菜々花はストレートのサインを出し、内角低めにミットを構えた。多岐元が引っ張りに掛かっていたとしても、厳しいコースなら簡単には打たれないと判断したのだ。


(菜々花ちゃん、中々思い切ったことをするね。けどそれだけ私が信頼されている証だし、応えないと)

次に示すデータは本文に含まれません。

$ cat src/sv/lrc_pkg.sv
// ----------------------------------------------------------------------------
// lrc_pkg
// Shared types and constants for the line / rectangle clip unit.
// ----------------------------------------------------------------------------
package lrc_pkg;

   // fixed point format of all coordinates and coefficients
   localparam int FRAC_BITS = 16;

   // long division: 32 quotient bits, 4 per pipeline stage
   localparam int DIV_BITS       = 32;
   localparam int DIV_PER_STAGE  = 4;
   localparam int DIV_STAGES     = DIV_BITS / DIV_PER_STAGE;

   // front to back queue
   localparam int QUEUE_DEPTH = 4;
   localparam int QUEUE_AW    = $clog2(QUEUE_DEPTH);

   // edge order
   typedef enum logic [1:0] {
      EDGE_BOTTOM = 2'd0,
      EDGE_RIGHT  = 2'd1,
      EDGE_TOP    = 2'd2,
      EDGE_LEFT   = 2'd3
   } lrc_edge_type;

   typedef struct packed {
      logic signed [31:0] line_a;
      logic signed [31:0] line_b;
      logic signed [31:0] line_c;
      logic signed [31:0] rect_x0;
      logic signed [31:0] rect_y0;
      logic signed [31:0] rect_x1;
      logic signed [31:0] rect_y1;
   } lrc_req_type;

   typedef struct packed {
      logic               valid_res;
      logic signed [31:0] first_x;
      logic signed [31:0] first_y;
      logic signed [31:0] second_x;
      logic signed [31:0] second_y;
   } lrc_rsp_type;

   // one crossing to be solved by the back end
   typedef struct packed {
      logic               x_var;   // varying coordinate is x
      logic signed [31:0] fixed;   // copied coordinate
      logic [63:0]        num;     // |k|
      logic [31:0]        den;     // |coefficient|
      logic               neg;     // result is negative when nonzero
   } lrc_slot_type;

   // one queued job: classification plus the two crossings
   typedef struct packed {
      logic                    valid_res;
      lrc_slot_type [1:0]      slot;   // slot[0] is first in edge order
   } lrc_job_type;

   // one divider lane in flight
   typedef struct packed {
      logic               x_var;
      logic signed [31:0] fixed;
      logic [31:0]        den;
      logic [31:0]        rem;
      logic [31:0]        low;
      logic [31:0]        quo;
      logic               ovf;
      logic               neg;
   } lrc_lane_type;

   // saturate the signed quotient -(k)/lc into 32 bits
   function automatic logic [31:0] lrc_saturate(input logic ovf, input logic neg,
                                                input logic [31:0] quo);
      logic [31:0] res;
      if (neg) begin
         res = (ovf || quo[31]) ? 32'h8000_0000 : (32'd0 - quo);
      end else begin
         res = (ovf || quo[31]) ? 32'h7FFF_FFFF : quo;
      end
      return res;
   endfunction

endpackage

$ cat src/sv/lrc_queue.sv
// ----------------------------------------------------------------------------
// lrc_queue
// Short job queue between the classifier front end and the divider back end.
// ----------------------------------------------------------------------------
module lrc_queue import lrc_pkg::*; (
   input  logic        clock,
   input  logic        reset,
   input  logic        push,
   input  lrc_job_type push_job,
   output logic        full,
   input  logic        pop,
   output logic        empty,
   output lrc_job_type pop_job
);

   lrc_job_type         mem_ff [QUEUE_DEPTH];
   logic [QUEUE_AW-1:0] wr_ff, rd_ff;
   logic [QUEUE_AW:0]   cnt_ff;

   assign full    = (cnt_ff == (QUEUE_AW+1)'(QUEUE_DEPTH));
   assign empty   = (cnt_ff == '0);
   assign pop_job = mem_ff[rd_ff];

   // pointers and fill count
   always_ff @(posedge clock) begin
      if (reset) begin
         wr_ff  <= '0;
         rd_ff  <= '0;
         cnt_ff <= '0;
      end else begin
         if (push) wr_ff <= wr_ff + 1'b1;
         if (pop)  rd_ff <= rd_ff + 1'b1;
         if (push && !pop)      cnt_ff <= cnt_ff + 1'b1;
         else if (pop && !push) cnt_ff <= cnt_ff - 1'b1;
      end
   end

   // storage
   always_ff @(posedge clock) begin
      if (push) mem_ff[wr_ff] <= push_job;
   end

endmodule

 三球目、真裕が菜々花の要求通り、インローへのストレートを投じる。多岐元はもちろんスイングしてきたが、バットの芯では捉えられず、詰まった打球が飛んだ。


「サード!」


 三塁線の右側に小飛球が舞う。オレスが背走しながらジャンプするも、打球はその頭上を越えてフェアゾーンに落ちる。


「おっしゃー。勝ち越し!」


 空が嬉しそうにしながら悠然とホームを踏む。続いて二塁ランナーの竹田も駆け込んできた。


「栄輝、中継まで返して!」


 ボールは栄輝から京子に返球されたところで止められる。多岐元のタイムリーで西経大が逆転。二点のリードを奪う。


「うーん……。やられた」


 二人のランナーが生還するのを目の前で見ながら、真裕は唇を噛んで悔しがる。配球の発想も実際の投球も悪くなかった。多岐元を差し込んでいたのは事実だ。

 だが相手は大学生。そもそものパワーは向こうが上のため分が悪い。加えて多岐元には三打席も抑えられまいという意地があり、それに押し切られる形となってしまった。


(もっと真っ直ぐに力があれば……。でも終わったことをここでしょげても仕方が無い。次で切って攻撃に繋げるんだ)


 気持ちを切り替え、真裕は四番の川端への投球に向かう。初球に内角のストレートでストライクを取ると、二球目はアウトローのカーブで引っ掛けさせる。


「ショート」


 平凡なゴロを京子が処理し、自ら二塁ベースを踏む。何とか二失点で食い止め、真裕はマウンドを降りる。


「ごめん、点取られちゃった」


 ベンチに戻った真裕はナインに謝る。それに対して責める者はおらず、紗愛蘭を筆頭にここまでの好投を労う。


「謝らなくて良いよ。それより二点で抑えたわけだし、ワンチャンスで逆転できる。そのためにまず真裕が打ってきて」

「そうだね。じゃあ行ってくるよ」


 六回表、先頭打者として九番の真裕が打席に入る。クリーンナップにチャンスで回すため、どんな形でも良いから出塁したい。


(空さんは勝ってる状況に立場とテンポが一気に上がる。けどそれをさせないようにすれば、自然と投げ辛くなってくる。そうすれば打つチャンスも出るはずだ)


 初球、内角にストレートが来る。真裕は打ちに出ると、ファールではあるがレフトへ鋭い打球を放つ。


(完全に狙われた打ち方だったね。まあ私のこと知ってれば当然か)


 空は分かっていたかのように涼しい顔をし、打球の行方を追う。いくら捉えられたとしても、先ほどのコースならファールにしかならないと自信を持っていた。


 二球目は外角へのスライダー。真裕はタイミングが合わず見送り、あっさりと追い込まれる。


(……やばい。空さんのリズムに引き込まれちゃってる。一旦落ち着いて、ここから持ち直すんだ)


 三球目。再びスライダーが来た。今度は低めで空振りを取ろうとする投球だったが、真裕はバットを出さない。


 四球目、五球目はクロスファイヤーのストレートが続くも、真裕は辛うじてカットする。六球目は高めのカーブを見極め、ツーボールツーストライクまで盛り返す。


(よしよし。これで少しはペースを乱せてるかな。そろそろ甘い球が来るかもしれない)

(粘るねえ。そういう姿勢もエースには大切だよ。だけどこっちも根負けするわけにはいかないからね)


 空はズボンで左手の汗を拭き、ロジンバックを触る。それから川端とサイン交換を済ませると、真裕への七球目を投げた。

 打者の臍付近を抉るストレート。真裕はまたもファールで逃げようとする。ところが投球はこれまで以上の伸びを見せる。


「スイング、バッターアウト」


 バットが虚しく空を切り、真裕は三振に倒れる。何度も見たはずのインコースへのストレートだったが、見たこともないほどの威力があった。


(これまではある程度抑えて投げてたってことか……。けどギアを上げさせるまでには追い詰められた。きっと京子ちゃん以降には繋がるはずだ)

(思わず本気を出しちゃった。粘られるのは嫌だし、力で押し込むしかなかったかな。さて一踏ん張り頑張りますか)


 完投勝利へ向け、空は締めに掛かっている。それを阻止できるか。亀ヶ崎打線は三巡目に入る。